When presenting the findings from the interviews, participants are identified by pseudonyms, and minor changes in details are used to protect their identity. All quotes are presented as the English translation for ease of reading. The three themes related to oral care experiences that arose from the interviews include “Why would I want to start problems?” (Vulnerability and mistrust of providers), “We have to put our children first” (Parents prioritizing the oral care activities of their children), and “We always keep baking soda around” (Culturally and family informed oral care practices).

3.2. Findings

3.2.1. “Why Would I Want to Start Problems?” (Vulnerability and Mistrust of Providers)

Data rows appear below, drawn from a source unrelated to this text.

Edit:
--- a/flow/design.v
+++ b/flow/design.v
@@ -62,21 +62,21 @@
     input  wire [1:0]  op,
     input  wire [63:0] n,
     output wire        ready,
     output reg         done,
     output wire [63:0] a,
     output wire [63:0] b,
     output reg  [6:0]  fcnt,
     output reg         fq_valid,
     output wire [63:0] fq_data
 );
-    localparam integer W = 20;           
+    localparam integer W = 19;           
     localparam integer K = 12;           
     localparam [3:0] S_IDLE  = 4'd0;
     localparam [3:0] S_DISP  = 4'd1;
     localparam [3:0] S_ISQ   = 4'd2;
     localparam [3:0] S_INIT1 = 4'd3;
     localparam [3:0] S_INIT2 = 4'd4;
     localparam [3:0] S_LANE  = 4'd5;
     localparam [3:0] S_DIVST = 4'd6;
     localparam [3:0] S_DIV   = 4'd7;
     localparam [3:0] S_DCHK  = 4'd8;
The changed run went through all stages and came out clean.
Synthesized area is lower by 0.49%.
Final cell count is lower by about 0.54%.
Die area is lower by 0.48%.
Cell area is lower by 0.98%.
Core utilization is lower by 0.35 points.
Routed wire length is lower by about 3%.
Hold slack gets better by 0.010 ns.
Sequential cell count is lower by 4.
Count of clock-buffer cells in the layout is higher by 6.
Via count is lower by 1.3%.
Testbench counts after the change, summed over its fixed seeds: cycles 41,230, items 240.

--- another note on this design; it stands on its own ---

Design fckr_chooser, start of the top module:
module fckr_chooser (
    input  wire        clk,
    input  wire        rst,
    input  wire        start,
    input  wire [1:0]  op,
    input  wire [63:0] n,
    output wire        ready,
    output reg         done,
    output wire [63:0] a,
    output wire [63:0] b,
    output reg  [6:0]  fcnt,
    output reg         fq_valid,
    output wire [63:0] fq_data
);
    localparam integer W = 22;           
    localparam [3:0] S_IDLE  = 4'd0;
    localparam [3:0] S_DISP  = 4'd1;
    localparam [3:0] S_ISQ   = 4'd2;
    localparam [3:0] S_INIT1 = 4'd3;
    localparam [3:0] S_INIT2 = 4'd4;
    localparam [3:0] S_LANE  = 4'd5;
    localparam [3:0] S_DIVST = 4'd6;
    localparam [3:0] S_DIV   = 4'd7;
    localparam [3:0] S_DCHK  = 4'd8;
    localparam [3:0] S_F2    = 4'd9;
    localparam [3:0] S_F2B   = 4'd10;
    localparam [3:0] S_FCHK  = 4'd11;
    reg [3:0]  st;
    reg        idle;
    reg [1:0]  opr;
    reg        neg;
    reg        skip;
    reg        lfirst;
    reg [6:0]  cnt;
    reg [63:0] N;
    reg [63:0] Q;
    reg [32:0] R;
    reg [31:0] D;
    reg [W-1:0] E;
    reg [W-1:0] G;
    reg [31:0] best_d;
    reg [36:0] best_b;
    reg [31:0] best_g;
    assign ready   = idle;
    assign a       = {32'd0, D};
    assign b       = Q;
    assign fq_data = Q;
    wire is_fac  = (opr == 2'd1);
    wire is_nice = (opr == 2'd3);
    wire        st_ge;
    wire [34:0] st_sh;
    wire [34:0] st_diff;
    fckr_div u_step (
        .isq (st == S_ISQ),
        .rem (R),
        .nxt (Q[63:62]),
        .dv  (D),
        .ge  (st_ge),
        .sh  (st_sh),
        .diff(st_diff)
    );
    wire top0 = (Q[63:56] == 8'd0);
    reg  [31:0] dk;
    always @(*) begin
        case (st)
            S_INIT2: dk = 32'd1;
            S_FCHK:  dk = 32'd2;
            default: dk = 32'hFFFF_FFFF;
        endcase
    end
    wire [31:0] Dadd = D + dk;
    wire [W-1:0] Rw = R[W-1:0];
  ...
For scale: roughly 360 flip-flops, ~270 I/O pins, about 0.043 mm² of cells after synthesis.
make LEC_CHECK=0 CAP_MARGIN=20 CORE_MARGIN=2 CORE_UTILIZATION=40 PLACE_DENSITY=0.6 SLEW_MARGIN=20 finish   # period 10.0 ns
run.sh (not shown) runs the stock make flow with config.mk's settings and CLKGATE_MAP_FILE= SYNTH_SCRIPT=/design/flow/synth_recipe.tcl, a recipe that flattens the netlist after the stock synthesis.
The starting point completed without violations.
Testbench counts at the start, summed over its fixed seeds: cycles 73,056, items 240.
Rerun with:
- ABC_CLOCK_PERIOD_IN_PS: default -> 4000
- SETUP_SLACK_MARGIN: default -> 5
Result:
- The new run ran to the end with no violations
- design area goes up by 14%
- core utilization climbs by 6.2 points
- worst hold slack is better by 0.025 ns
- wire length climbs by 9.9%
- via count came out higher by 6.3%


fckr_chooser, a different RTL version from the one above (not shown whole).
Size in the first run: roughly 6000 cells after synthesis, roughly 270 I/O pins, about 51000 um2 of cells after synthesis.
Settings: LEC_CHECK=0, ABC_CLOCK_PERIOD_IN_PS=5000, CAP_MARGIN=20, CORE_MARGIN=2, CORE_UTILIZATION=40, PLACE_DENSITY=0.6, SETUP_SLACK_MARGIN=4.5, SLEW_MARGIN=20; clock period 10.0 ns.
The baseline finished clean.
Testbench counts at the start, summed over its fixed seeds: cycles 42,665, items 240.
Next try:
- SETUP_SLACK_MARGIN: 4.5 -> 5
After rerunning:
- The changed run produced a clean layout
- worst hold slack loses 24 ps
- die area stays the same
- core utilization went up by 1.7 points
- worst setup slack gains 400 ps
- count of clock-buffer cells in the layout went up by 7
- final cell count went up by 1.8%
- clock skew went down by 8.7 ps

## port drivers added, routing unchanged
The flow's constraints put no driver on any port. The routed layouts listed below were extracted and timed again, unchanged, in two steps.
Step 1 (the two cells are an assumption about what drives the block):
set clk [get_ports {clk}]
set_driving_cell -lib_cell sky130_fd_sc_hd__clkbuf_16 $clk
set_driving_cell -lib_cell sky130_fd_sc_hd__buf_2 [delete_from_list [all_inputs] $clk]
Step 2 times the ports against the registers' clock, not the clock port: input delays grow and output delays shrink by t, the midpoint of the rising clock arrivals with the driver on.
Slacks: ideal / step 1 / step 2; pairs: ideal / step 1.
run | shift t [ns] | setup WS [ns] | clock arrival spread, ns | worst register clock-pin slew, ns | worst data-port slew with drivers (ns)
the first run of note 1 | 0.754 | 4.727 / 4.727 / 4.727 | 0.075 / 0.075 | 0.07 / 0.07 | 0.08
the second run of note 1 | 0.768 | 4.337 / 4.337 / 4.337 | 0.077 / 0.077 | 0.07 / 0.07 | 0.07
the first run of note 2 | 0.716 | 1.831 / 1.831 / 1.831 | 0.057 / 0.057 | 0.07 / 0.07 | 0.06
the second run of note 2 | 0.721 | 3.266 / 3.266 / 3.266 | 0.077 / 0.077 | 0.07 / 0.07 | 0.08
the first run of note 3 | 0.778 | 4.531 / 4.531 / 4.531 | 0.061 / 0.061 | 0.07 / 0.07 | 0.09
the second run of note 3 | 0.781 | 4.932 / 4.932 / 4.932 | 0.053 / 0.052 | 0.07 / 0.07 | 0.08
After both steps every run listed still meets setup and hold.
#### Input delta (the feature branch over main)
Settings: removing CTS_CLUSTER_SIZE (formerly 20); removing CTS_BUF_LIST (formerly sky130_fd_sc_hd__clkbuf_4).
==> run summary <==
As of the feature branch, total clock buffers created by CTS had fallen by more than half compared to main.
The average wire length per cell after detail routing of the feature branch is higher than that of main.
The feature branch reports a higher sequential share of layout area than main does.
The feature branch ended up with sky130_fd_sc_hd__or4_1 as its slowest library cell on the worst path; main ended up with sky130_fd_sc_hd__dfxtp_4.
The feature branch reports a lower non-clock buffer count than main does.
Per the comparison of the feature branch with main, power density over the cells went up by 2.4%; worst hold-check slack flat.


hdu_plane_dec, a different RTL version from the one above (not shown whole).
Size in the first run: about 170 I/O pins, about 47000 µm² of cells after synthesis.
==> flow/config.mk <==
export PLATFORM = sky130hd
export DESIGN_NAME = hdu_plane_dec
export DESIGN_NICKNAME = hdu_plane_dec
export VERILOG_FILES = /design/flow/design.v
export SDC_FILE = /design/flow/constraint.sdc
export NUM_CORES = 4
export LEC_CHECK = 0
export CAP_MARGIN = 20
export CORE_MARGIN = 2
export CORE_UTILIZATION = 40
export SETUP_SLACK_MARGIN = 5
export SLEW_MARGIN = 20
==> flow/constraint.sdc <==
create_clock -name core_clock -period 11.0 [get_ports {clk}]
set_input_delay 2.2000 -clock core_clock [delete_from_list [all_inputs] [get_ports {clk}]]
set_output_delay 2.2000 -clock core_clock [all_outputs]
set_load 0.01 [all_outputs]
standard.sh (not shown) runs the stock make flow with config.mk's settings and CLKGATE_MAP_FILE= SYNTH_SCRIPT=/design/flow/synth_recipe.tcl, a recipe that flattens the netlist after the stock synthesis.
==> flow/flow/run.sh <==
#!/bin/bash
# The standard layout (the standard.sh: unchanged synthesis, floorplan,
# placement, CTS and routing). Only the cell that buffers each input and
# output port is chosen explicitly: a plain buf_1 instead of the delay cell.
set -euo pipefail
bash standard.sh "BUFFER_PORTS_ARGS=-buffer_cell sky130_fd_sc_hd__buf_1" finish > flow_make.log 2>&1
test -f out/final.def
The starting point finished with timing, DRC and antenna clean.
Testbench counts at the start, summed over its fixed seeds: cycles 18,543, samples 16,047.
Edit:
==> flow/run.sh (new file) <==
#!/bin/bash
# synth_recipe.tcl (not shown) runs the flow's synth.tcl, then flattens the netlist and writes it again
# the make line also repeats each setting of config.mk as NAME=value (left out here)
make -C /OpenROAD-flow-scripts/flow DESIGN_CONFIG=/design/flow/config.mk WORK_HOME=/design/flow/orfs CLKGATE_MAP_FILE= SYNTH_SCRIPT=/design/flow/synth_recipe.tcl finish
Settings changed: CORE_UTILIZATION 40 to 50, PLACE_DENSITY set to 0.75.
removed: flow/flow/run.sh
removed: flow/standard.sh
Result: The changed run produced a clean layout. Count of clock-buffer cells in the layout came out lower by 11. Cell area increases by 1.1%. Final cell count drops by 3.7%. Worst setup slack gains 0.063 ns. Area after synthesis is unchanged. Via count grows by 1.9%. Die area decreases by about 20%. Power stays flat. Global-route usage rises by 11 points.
From an optimization exercise on the open Yosys and OpenROAD flow, aimed at small area, a short achievable clock period and few clock cycles; shortcuts taken in it are not production practice.
Where RTL was checked, it was by simulation tests only, not by an equivalence proof against the original.
Power figures rest on the tool's default switching activity, not on a simulated workload.

Setup of sierra:
## cf2_blframer
module cf2_blframer (
    input  wire        clk,
    input  wire        rst,           
    input  wire        boot_stay,     
    input  wire [31:0] app_word,      
    input  wire        rx_valid,
    input  wire [7:0]  rx_data,
    output wire        rx_ready,      
    output reg         tx_valid,
    output reg  [7:0]  tx_data,
    input  wire        tx_ready,
    output reg         stg_we,
    output reg         stg_re,
    output reg  [13:0] stg_addr,
    output reg  [7:0]  stg_wdata,
    input  wire [7:0]  stg_rdata,
    output reg         fc_we,
    output reg  [1:0]  fc_reg,        
    output wire [31:0] fc_addr,
    output wire [31:0] fc_wdata,
    input  wire        fc_busy,
    output reg         diag_valid,
    output reg  [1:0]  diag_code,     
    output wire        idle,
    output wire        app_mode,
    output wire        fault
);
Settings: LEC_CHECK=0, CAP_MARGIN=20, CORE_MARGIN=2, CORE_UTILIZATION=40, PLACE_DENSITY=0.6, SLEW_MARGIN=20; clock period 8.0 ns.
run.sh (not shown) runs the stock make flow with config.mk's settings and CLKGATE_MAP_FILE= SYNTH_SCRIPT=/design/flow/synth_recipe.tcl, a recipe that flattens the netlist after the stock synthesis.
Testbench counts of sierra, summed over its fixed seeds: cycles 41,977.
Inputs modified between sierra and juniper:
Settings: an added CTS_CLUSTER_SIZE of 30; an added SETUP_SLACK_MARGIN of 4.4.
Findings:
Against sierra, fmax in juniper rose by more than 10%. Setup slack of the critical path after layout on juniper is ahead of sierra. Against sierra, juniper comes in 0.8 points lower on part of the power in the clock network.


cf2_blframer, a different RTL version from the one above (not shown whole).
For scale: roughly 3300 cells after synthesis, roughly 1100 flip-flops, about 160 I/O pins, about 0.046 mm2 of cells after synthesis.
export LEC_CHECK = 0
export CAP_MARGIN = 20
export CORE_MARGIN = 2
export CORE_UTILIZATION = 40
export CTS_CLUSTER_DIAMETER = 80
export CTS_CLUSTER_SIZE = 25
export PLACE_DENSITY = 0.75
export SETUP_SLACK_MARGIN = 5.0
export SLEW_MARGIN = 20
create_clock -name core_clock -period 8.0 [get_ports {clk}]
standard.sh (not shown) runs the stock make flow with config.mk's settings and CLKGATE_MAP_FILE= SYNTH_SCRIPT=/design/flow/synth_recipe.tcl, a recipe that flattens the netlist after the stock synthesis.
==> flow/flow/run.sh <==
#!/bin/bash
# The standard layout, with plain buffers (buf_2) on the ports in place of the
# delay-cell buffers buffer_ports picks by default. Every port still gets its
# own buffer; all other steps are the standard.sh unchanged.
set -euo pipefail
bash standard.sh "BUFFER_PORTS_ARGS=-buffer_cell sky130_fd_sc_hd__buf_2" finish > standard_flow.log 2>&1
The baseline passed the timing, design-rule and antenna checks.
Testbench counts at the start, summed over its fixed seeds: cycles 41,977.
Next try:
CTS_CLUSTER_DIAMETER = 90   (was 80)
CTS_CLUSTER_SIZE = 30   (was 25)
PLACE_DENSITY = 0.6   (was 0.75)
Effect:
- The new run completed with no timing, DRC or antenna violations
- die area is unchanged
- sequential share of layout area shrinks by 0.16 points
- count of clock-buffer cells in the layout goes down by 10
- fmax shrinks by about 2%
- hold slack gains 20 ps
- via count shrinks by 2.7%
- synthesized area stays the same
- wire length increases by about 4.6%
- first-iteration DRC count came out lower by 29%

Latino families’ feelings of vulnerability and mistrust in healthcare providers was a theme that was widely evidenced by the content discussed in interviews due to participants status as an ethnic minority and, in some cases, their immigration status. Some families worried that going to a healthcare visit would result in being identified as an undocumented immigrant and potentially even being turned over to immigration officials. For example, Celia compared going to dental care visits in the United States to “walking into the arms of La Migra” (immigration and customs enforcement agents), because she did not trust that healthcare workers would not betray her immigration status. Valeria also admitted that her in-laws “rarely went to the dentist in this country [USA] because they don’t have papers,” which was common to hear from participating families. Armando echoed this sentiment by explaining that he only went to the dentist when he visited Mexico, because “those are the only doctors there that I trust.”
Araceli spoke about feeling traumatized and misled by her dentist when she received dental care shortly after arriving to the United States,
“In Mexico, a horse kicked me in the mouth and left my teeth loose. When I first came [to the United States], I was determined to fix my teeth. So I began to work and save all my money, and I went to a dentist. I don’t remember his name, but I think he was a new dentist who was still learning. So I went to him, and he told me he had to cut out my root to fix my tooth...and he ended up cutting a piece of my muscle…rather, he cut a chunk out of my mouth. Then, he told me he would fix it by putting in something in behind my teeth. But how could he put anything else in when he had already cut out and removed that section? I left feeling very traumatized with what he did to me, and since then, I have not returned to the dentist.”
As a result of her experience, Araceli resorted to extreme measures. In order to compensate for having part of her mouth cavity missing and loose teeth, she used glue to hold her teeth in her mouth. She explained, “You know what I have to do to keep my teeth in the right way, to this day? Don’t laugh…I have to use Krazy Glue on my teeth.”
Araceli further articulated the vulnerability she felt because, despite the dentist malpractice, he still required her to pay thousands of dollars for the services rendered. She chose not to complain or pursue legal action against him, because he threatened to use her immigration status against her. She continued, “Despite what he did to me, he knows I don’t have papers and said he could have me deported…and well, that matters more…why would I want to start problems?”.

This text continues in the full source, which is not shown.